Boris Mikhailov, Senza titolo, dalla serie Red, 1968–75

C’è un nuovo punto di riferimento nella vita culturale torinese. Il suo nome è CAMERA – Centro Italiano per la Fotografia e ha da poco aperto i battenti nella centralissima Via delle Rosine. Domani sera, le telecamere di Sky Arte HD ci accompagneranno alla scoperta dell’inedito polo sabaudo dedicato all’arte dello scatto e ai suoi protagonisti con il documentario in prima visione Camera – Boris Mikhailov, incentrato sul primo ospite dell’affascinante spazio espositivo.

Fotografo di fama internazionale, l’ucraino Boris Mikhailov è protagonista della ricca retrospettiva che inaugura le attività di un luogo destinato a lasciare un segno nello scenario torinese. Con oltre 300 opere esposte, Boris Mikhailov: Ukraine non risulta essere soltanto una delle più ampie esposizioni intitolate all’artista, ma anche la prima ad essere sviluppata attorno ad un tema a lui caro: la sua terra d’origine.

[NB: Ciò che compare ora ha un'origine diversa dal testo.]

## config.mk

```make
export PLATFORM = sky130hd
export DESIGN_NAME = pixel_stream_tx
export DESIGN_NICKNAME = d
export VERILOG_FILES = /design/src/rtl/pixel_stream_tx.sv
export SDC_FILE = /design/constraint.sdc
export NUM_CORES = 1
export LEC_CHECK = 0
export CORE_MARGIN = 3
export CORE_UTILIZATION = 50
export CTS_BUF_LIST = sky130_fd_sc_hd__clkbuf_4
export DETAILED_ROUTE_END_ITERATION = 6
export MAX_ROUTING_LAYER = met4
export PLACE_DENSITY_LB_ADDON = 0.2
export SYNTH_ARGS = -nofsm -noshare
export SYNTH_HDL_FRONTEND = slang
export SYNTH_SLANG_ARGS = --single-unit
```

## constraint.sdc

```tcl
create_clock -name sys_clk -period 4.6 [get_ports sys_clk]
set_clock_uncertainty 0.2 [all_clocks]
set_input_delay 0.92 -clock sys_clk [delete_from_list [all_inputs] [get_ports sys_clk]]
set_output_delay 0.92 -clock sys_clk [all_outputs]
set_load 0.05 [all_outputs]
```
## src/rtl/alu_pkg.sv

```systemverilog
// Shared types for the pipelined ALU: opcodes, status flags and control states.
package alu_pkg;

    typedef enum logic [3:0] {
        OP_ADD  = 4'd0,
        OP_SUB  = 4'd1,
        OP_SLL  = 4'd2,
        OP_SRL  = 4'd3,
        OP_AND  = 4'd4,
        OP_OR   = 4'd5,
        OP_XOR  = 4'd6,
        OP_EQL  = 4'd7,
        OP_SRA  = 4'd8,
        OP_SLT  = 4'd9,
        OP_SLTU = 4'd10,
        OP_MUL  = 4'd11
    } alu_op_e;

    typedef struct packed {
        logic zero;
        logic neg;
        logic carry;
        logic ovf;
    } alu_flags_t;

    typedef enum logic {
        IDLE = 1'b0,
        MUL  = 1'b1
    } alu_state_e;

    // Codes 12..15 have no operation behind them and raise the error output.
    function automatic logic isReservedOp(input logic [3:0] op);
        return (op >= 4'd12);
    endfunction

endpackage

```

## src/rtl/alu_mul_seq.sv

```systemverilog
// Iterative shift-add multiplier: one partial product per step, final sum presented
// combinationally on the last step so the top can register it without an extra cycle.
module alu_mul_seq #(
    parameter int WIDTH = 8
) (
    input  logic             clk,
    input  logic             reset,
    input  logic             start_i,
    input  logic [WIDTH-1:0] a_i,
    input  logic [WIDTH-1:0] b_i,
    input  logic             step_i,
    output logic             done_o,
    output logic [WIDTH-1:0] product_lo_o,
    output logic             hi_nonzero_o
);
    import alu_pkg::*;

    localparam int CNT_W = $clog2(WIDTH) + 1;

    logic [2*WIDTH-1:0] mcand_q;
    logic [WIDTH-1:0]   mplier_q;
    logic [2*WIDTH-1:0] acc_q;
    logic [CNT_W-1:0]   cnt_q;
    logic [2*WIDTH-1:0] addend;
    logic [2*WIDTH-1:0] accSum;

    assign addend       = mplier_q[0] ? mcand_q : '0;
    assign accSum       = acc_q + addend;
    assign done_o       = (cnt_q == CNT_W'(1));
    assign product_lo_o = accSum[WIDTH-1:0];
    assign hi_nonzero_o = |accSum[2*WIDTH-1:WIDTH];

    // Load operands on start, then fold in one multiplier bit per step until the last
    // bit remains; the last bit is added combinationally so the accumulator freezes there.
    always_ff @(posedge clk) begin
        if (reset) begin
            mcand_q  <= '0;
            mplier_q <= '0;
            acc_q    <= '0;
            cnt_q    <= '0;
        end else if (start_i) begin
            mcand_q  <= {{WIDTH{1'b0}}, a_i};
            mplier_q <= b_i;
            acc_q    <= '0;
            cnt_q    <= CNT_W'(WIDTH);
        end else if (step_i && (cnt_q > CNT_W'(1))) begin
            acc_q    <= accSum;
            mcand_q  <= mcand_q << 1;
            mplier_q <= mplier_q >> 1;
            cnt_q    <= cnt_q - CNT_W'(1);
        end
    end

endmodule

```

## src/rtl/alu_pipe.sv

```systemverilog
// Registered ALU with valid/ready on both sides; single-cycle ops stream at full rate,
// MUL runs through the iterative multiplier and blocks new issue until it retires.
module alu_pipe #(
    parameter int WIDTH = 8,
    parameter int TAG_W = 4
) (
    input  logic             clk,
    input  logic             reset,
    input  logic             in_valid_i,
    output logic             in_ready_o,
    input  logic [WIDTH-1:0] a_i,
    input  logic [WIDTH-1:0] b_i,
    input  logic [3:0]       op_i,
    input  logic [TAG_W-1:0] tag_i,
    output logic             out_valid_o,
    input  logic             out_ready_i,
    output logic [WIDTH-1:0] alu_o,
    output logic [TAG_W-1:0] tag_o,
    output logic [3:0]       flags_o,
    output logic             err_o
);
    import alu_pkg::*;

    localparam int SHIFT_W = $clog2(WIDTH);

    alu_state_e       state_q, state_d;
    logic             outValid_q;
    logic [WIDTH-1:0] aluOut_q;
    logic [TAG_W-1:0] tagOut_q;
    alu_flags_t       flagsOut_q;
    logic             errOut_q;
    logic [TAG_W-1:0] mulTag_q;

    logic             slotFree;
    logic             accept;
    logic             mulStart;
    logic             loadSingle;
    logic             mulFinish;
    logic             mulDone;
    logic [WIDTH-1:0] mulLo;
    logic             mulHiNz;

    logic [WIDTH:0]   sum;
    logic [WIDTH:0]   diff;
    logic [SHIFT_W-1:0] shamt;
    logic [WIDTH-1:0] opResult;
    logic             opCarry;
    logic             opOvf;
    logic             opErr;
    alu_flags_t       opFlags;

    assign slotFree   = !outValid_q || out_ready_i;
    assign in_ready_o = (state_q == IDLE) && slotFree;
    assign accept     = in_valid_i && in_ready_o;
    assign mulStart   = accept && (op_i == OP_MUL);
    assign loadSingle = accept && (op_i != OP_MUL);
    assign mulFinish  = (state_q == MUL) && mulDone && slotFree;

    assign sum   = {1'b0, a_i} + {1'b0, b_i};
    assign diff  = {1'b0, a_i} - {1'b0, b_i};
    assign shamt = b_i[SHIFT_W-1:0];

    alu_mul_seq #(.WIDTH(WIDTH)) u_mul (
        .clk          (clk),
        .reset        (reset),
        .start_i      (mulStart),
        .a_i          (a_i),
        .b_i          (b_i),
        .step_i       (state_q == MUL),
        .done_o       (mulDone),
        .product_lo_o (mulLo),
        .hi_nonzero_o (mulHiNz)
    );

    // Single-cycle result and carry/overflow selection; reserved codes yield zero and an error.
    always_comb begin
        opResult = '0;
        opCarry  = 1'b0;
        opOvf    = 1'b0;
        opErr    = 1'b0;
        case (op_i)
            OP_ADD: begin
                opResult = sum[WIDTH-1:0];
                opCarry  = sum[WIDTH];
                opOvf    = (a_i[WIDTH-1] == b_i[WIDTH-1]) && (sum[WIDTH-1] != a_i[WIDTH-1]);
            end
            OP_SUB: begin
                opResult = diff[WIDTH-1:0];
                opCarry  = (a_i < b_i);
                opOvf    = (a_i[WIDTH-1] != b_i[WIDTH-1]) && (diff[WIDTH-1] != a_i[WIDTH-1]);
            end
            OP_SLL:  opResult = a_i << shamt;
            OP_SRL:  opResult = a_i >> shamt;
            OP_AND:  opResult = a_i & b_i;
            OP_OR:   opResult = a_i | b_i;
            OP_XOR:  opResult = a_i ^ b_i;
            OP_EQL:  opResult = {{(WIDTH-1){1'b0}}, (a_i == b_i)};
            OP_SRA:  opResult = WIDTH'($signed(a_i) >>> shamt);
            OP_SLT:  opResult = {{(WIDTH-1){1'b0}}, ($signed(a_i) < $signed(b_i))};
            OP_SLTU: opResult = {{(WIDTH-1){1'b0}}, (a_i < b_i)};
            default: opErr    = isReservedOp(op_i);
        endcase
        opFlags.zero  = (opResult == '0) && !opErr;
        opFlags.neg   = opResult[WIDTH-1];
        opFlags.carry = opCarry;
        opFlags.ovf   = opOvf;
    end

    // Control state register.
    always_ff @(posedge clk) begin
        if (reset) begin
            state_q <= IDLE;
        end else begin
            state_q <= state_d;
        end
    end

    // Enter MUL on an accepted multiply, leave once the product can be written out.
    always_comb begin
        state_d = state_q;
        case (state_q)
            IDLE:    if (mulStart)  state_d = MUL;
            MUL:     if (mulFinish) state_d = IDLE;
            default: state_d = IDLE;
        endcase
    end

    // Tag of the multiply in flight, returned when its product retires.
    always_ff @(posedge clk) begin
        if (reset) begin
            mulTag_q <= '0;
        end else if (mulStart) begin
            mulTag_q <= tag_i;
        end
    end

    // Output slot: load a new result when one is ready, drop valid once consumed,
    // otherwise hold everything stable under back-pressure.
    always_ff @(posedge clk) begin
        if (reset) begin
            outValid_q <= 1'b0;
            aluOut_q   <= '0;
            tagOut_q   <= '0;
            flagsOut_q <= '0;
            errOut_q   <= 1'b0;
        end else if (loadSingle) begin
            outValid_q <= 1'b1;
            aluOut_q   <= opResult;
            tagOut_q   <= tag_i;
            flagsOut_q <= opFlags;
            errOut_q   <= opErr;
        end else if (mulFinish) begin
            outValid_q <= 1'b1;
            aluOut_q   <= mulLo;
            tagOut_q   <= mulTag_q;
            flagsOut_q <= '{zero: (mulLo == '0), neg: mulLo[WIDTH-1], carry: 1'b0, ovf: mulHiNz};
            errOut_q   <= 1'b0;
        end else if (out_ready_i) begin
            outValid_q <= 1'b0;
        end
    end

    assign out_valid_o = outValid_q;
    assign alu_o       = aluOut_q;
    assign tag_o       = tagOut_q;
    assign flags_o     = flagsOut_q;
    assign err_o       = errOut_q;

endmodule

```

L’Ucraina immortalata da Mikhailov domina l’intera rassegna, lasciando trapelare la propria identità attraverso alcune direttrici narrative, che mescolano gli ultimi cinquant’anni di Storia del Paese alla lunga carriera del fotografo e al suo legame via via più stretto con le vicende ucraine. Nove serie di opere – realizzate tra il 1968 e il 2013 – raccontano l’anima di una nazione, concentrandosi su alcuni temi chiave, dall’ideologia sovietica alla recente rivoluzione.

Curata da Francesco Zanot e aperta la pubblico fino al 10 gennaio 2016, la mostra celebra fedelmente il rapporto quasi simbiotico tra la tecnica fotografica usata da Mikhailov e i fatti immortalati. Dalla documentazione alla ricostruzione, dalla narrazione puntuale a quella diaristica, la fotografia non ha mai smesso di tutelare il profondo dialogo fra Mikhailov e le proprie radici.